**Records drawn from a dataset**.
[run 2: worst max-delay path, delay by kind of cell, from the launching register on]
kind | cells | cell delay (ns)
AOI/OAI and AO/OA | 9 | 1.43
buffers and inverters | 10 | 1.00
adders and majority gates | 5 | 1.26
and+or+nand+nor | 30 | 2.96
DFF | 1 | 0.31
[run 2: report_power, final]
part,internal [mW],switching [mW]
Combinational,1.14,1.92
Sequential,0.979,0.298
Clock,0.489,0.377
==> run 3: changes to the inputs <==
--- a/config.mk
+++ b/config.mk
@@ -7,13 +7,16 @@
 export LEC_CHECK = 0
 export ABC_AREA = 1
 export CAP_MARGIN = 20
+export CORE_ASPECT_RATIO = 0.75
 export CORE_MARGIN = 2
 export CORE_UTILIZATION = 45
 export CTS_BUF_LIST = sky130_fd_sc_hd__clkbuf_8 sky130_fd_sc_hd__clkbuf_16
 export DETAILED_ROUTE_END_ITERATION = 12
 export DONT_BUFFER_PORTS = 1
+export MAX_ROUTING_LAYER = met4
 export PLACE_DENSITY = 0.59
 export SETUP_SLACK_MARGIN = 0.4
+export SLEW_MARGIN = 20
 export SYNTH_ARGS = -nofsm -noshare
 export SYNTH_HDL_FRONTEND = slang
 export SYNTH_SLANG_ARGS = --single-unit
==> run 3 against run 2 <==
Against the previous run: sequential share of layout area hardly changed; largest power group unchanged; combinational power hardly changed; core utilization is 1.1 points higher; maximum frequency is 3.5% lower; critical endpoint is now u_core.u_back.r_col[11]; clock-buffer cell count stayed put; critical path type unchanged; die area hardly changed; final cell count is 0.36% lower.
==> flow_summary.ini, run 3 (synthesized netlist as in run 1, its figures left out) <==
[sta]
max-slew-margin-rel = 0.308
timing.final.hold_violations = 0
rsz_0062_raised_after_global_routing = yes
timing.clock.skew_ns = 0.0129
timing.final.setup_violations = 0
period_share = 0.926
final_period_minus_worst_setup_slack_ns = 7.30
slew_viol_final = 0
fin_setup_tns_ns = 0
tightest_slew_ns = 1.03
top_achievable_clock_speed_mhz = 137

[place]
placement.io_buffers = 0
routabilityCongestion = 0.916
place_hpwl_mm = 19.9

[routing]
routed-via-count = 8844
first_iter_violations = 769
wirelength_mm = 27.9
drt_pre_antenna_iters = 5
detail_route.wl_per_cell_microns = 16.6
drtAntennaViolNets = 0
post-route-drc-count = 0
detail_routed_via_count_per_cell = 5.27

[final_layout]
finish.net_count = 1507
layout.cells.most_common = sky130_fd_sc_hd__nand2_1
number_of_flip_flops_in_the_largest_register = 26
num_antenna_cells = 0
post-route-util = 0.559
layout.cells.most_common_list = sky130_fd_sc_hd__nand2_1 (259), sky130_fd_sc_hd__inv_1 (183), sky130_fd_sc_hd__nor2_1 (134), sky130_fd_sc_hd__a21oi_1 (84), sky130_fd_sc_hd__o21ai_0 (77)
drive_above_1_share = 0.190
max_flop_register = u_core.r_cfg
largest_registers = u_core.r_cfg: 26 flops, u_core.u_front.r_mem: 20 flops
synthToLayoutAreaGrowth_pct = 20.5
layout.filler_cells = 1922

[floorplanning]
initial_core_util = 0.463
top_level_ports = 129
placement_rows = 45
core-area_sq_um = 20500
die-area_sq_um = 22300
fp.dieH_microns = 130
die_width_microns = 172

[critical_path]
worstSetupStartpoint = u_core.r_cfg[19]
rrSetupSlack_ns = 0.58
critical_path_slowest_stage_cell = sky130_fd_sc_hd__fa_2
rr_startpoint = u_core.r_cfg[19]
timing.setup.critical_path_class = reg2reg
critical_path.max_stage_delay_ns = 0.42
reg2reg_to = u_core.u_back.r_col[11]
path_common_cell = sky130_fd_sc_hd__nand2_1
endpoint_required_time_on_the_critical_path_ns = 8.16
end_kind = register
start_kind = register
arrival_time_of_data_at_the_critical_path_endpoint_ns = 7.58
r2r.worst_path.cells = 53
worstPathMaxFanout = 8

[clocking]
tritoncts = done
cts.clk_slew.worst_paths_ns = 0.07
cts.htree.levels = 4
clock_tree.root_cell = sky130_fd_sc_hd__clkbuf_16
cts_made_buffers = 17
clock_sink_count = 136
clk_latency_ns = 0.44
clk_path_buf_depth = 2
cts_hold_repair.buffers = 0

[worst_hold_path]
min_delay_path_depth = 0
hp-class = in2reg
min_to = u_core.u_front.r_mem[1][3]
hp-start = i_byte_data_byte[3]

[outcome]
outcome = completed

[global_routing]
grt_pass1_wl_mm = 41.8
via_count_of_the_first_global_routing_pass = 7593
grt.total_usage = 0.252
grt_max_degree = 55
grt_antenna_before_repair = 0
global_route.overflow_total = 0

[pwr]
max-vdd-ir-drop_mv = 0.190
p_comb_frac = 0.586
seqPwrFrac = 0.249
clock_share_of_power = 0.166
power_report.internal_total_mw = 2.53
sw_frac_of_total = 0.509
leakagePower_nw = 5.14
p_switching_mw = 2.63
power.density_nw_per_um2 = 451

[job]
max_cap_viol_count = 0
File: src/hdl/assert_macros.svh
// Assertion helpers shared by the RTL files.
`ifndef ASSERT_MACROS_SVH
`define ASSERT_MACROS_SVH

// cond must hold at every clock edge out of reset
`define ASSERT_ALWAYS(label, clk, rst, cond, msg) \
  label: assert property (@(posedge clk) disable iff (rst) (cond)) else $error(msg);

// cons must hold at the edge where ante holds
`define ASSERT_IMPLIES(label, clk, rst, ante, cons, msg) \
  label: assert property (@(posedge clk) disable iff (rst) (ante) |-> (cons)) else $error(msg);

// cons must hold at the edge after the one where ante holds
`define ASSERT_NEXT(label, clk, rst, ante, cons, msg) \
  label: assert property (@(posedge clk) disable iff (rst) (ante) |=> (cons)) else $error(msg);

`endif

File: src/hdl/bru_pkg.sv
package bru_pkg;

  localparam int SRC_WIDTH_DEF   = 320;
  localparam int SRC_HEIGHT_DEF  = 240;
  localparam int MAX_OUT_DIM_DEF = 4096;

  localparam int POS_W      = 12;
  localparam int CFG_W      = 13;
  localparam int CFG_ADDR_W = 4;
  localparam int CH_W       = 8;
  localparam int RGB_W      = 24;
  localparam int FRAC_W     = 8;
  localparam int QDEPTH     = 32;

  localparam logic [CFG_ADDR_W-1:0] REG_OUT_WIDTH  = 4'd0;
  localparam logic [CFG_ADDR_W-1:0] REG_OUT_HEIGHT = 4'd1;

  localparam logic [CFG_W-1:0] OUT_WIDTH_RST  = 13'd640;
  localparam logic [CFG_W-1:0] OUT_HEIGHT_RST = 13'd480;

  localparam logic CMD_LOAD    = 1'b0;
  localparam logic CMD_REQUEST = 1'b1;

  typedef enum logic [1:0] {
    KIND_SKIP = 2'd0,
    KIND_LOAD = 2'd1,
    KIND_REQ  = 2'd2
  } kind_t;

  // x/y: source index (fx/fy valid on requests), rgb valid on loads
  typedef struct packed {
    kind_t             kind;
    logic [POS_W-1:0]  x;
    logic [FRAC_W-1:0] fx;
    logic [POS_W-1:0]  y;
    logic [FRAC_W-1:0] fy;
    logic [RGB_W-1:0]  rgb;
  } item_t;

  typedef struct packed {
    logic empty;
    logic full;
  } q_status_t;

endpackage

File: src/hdl/bru_fifo.sv
`include "assert_macros.svh"

module bru_fifo #(
  parameter int DEPTH = bru_pkg::QDEPTH
) (
  input  logic               clk,
  input  logic               rst,
  input  logic               push,
  input  bru_pkg::item_t     push_item,
  input  logic               pop,
  output bru_pkg::item_t     head,
  output bru_pkg::q_status_t status
);

  localparam int AW = $clog2(DEPTH);
  localparam int CW = $clog2(DEPTH + 1);

  bru_pkg::item_t q_mem [DEPTH];
  logic [AW-1:0]  wr_ptr, rd_ptr;
  logic [CW-1:0]  cnt, cnt_next;

  always_comb begin
    cnt_next = cnt;
    if (push && !pop) cnt_next = cnt + CW'(1);
    else if (pop && !push) cnt_next = cnt - CW'(1);
  end

  always_ff @(posedge clk) begin
    if (rst) begin
      wr_ptr <= '0;
      rd_ptr <= '0;
      cnt    <= '0;
    end else begin
      cnt <= cnt_next;
      if (push) wr_ptr <= (wr_ptr == AW'(DEPTH - 1)) ? '0 : wr_ptr + AW'(1);
      if (pop) rd_ptr <= (rd_ptr == AW'(DEPTH - 1)) ? '0 : rd_ptr + AW'(1);
    end
  end

  always_ff @(posedge clk) begin
    if (push) q_mem[wr_ptr] <= push_item;
  end

  assign head         = q_mem[rd_ptr];
  assign status.empty = (cnt == '0);
  assign status.full  = (cnt == CW'(DEPTH));

  `ASSERT_IMPLIES(a_no_overflow, clk, rst, push && !pop, !status.full, "queue push while full")
  `ASSERT_IMPLIES(a_no_underflow, clk, rst, pop, !status.empty, "queue pop while empty")

endmodule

**WHAT THE EXERCISE ASKS**. From the records above, print only the lines between the one holding "top_achievable_clock_speed_mhz = 137" and the one holding "die-area_sq_um = 22300", inclusive, exactly as they stand.

**ANSWER SECTION**.
top_achievable_clock_speed_mhz = 137

[place]
placement.io_buffers = 0
routabilityCongestion = 0.916
place_hpwl_mm = 19.9

[routing]
routed-via-count = 8844
first_iter_violations = 769
wirelength_mm = 27.9
drt_pre_antenna_iters = 5
detail_route.wl_per_cell_microns = 16.6
drtAntennaViolNets = 0
post-route-drc-count = 0
detail_routed_via_count_per_cell = 5.27

[final_layout]
finish.net_count = 1507
layout.cells.most_common = sky130_fd_sc_hd__nand2_1
number_of_flip_flops_in_the_largest_register = 26
num_antenna_cells = 0
post-route-util = 0.559
layout.cells.most_common_list = sky130_fd_sc_hd__nand2_1 (259), sky130_fd_sc_hd__inv_1 (183), sky130_fd_sc_hd__nor2_1 (134), sky130_fd_sc_hd__a21oi_1 (84), sky130_fd_sc_hd__o21ai_0 (77)
drive_above_1_share = 0.190
max_flop_register = u_core.r_cfg
largest_registers = u_core.r_cfg: 26 flops, u_core.u_front.r_mem: 20 flops
synthToLayoutAreaGrowth_pct = 20.5
layout.filler_cells = 1922

[floorplanning]
initial_core_util = 0.463
top_level_ports = 129
placement_rows = 45
core-area_sq_um = 20500
die-area_sq_um = 22300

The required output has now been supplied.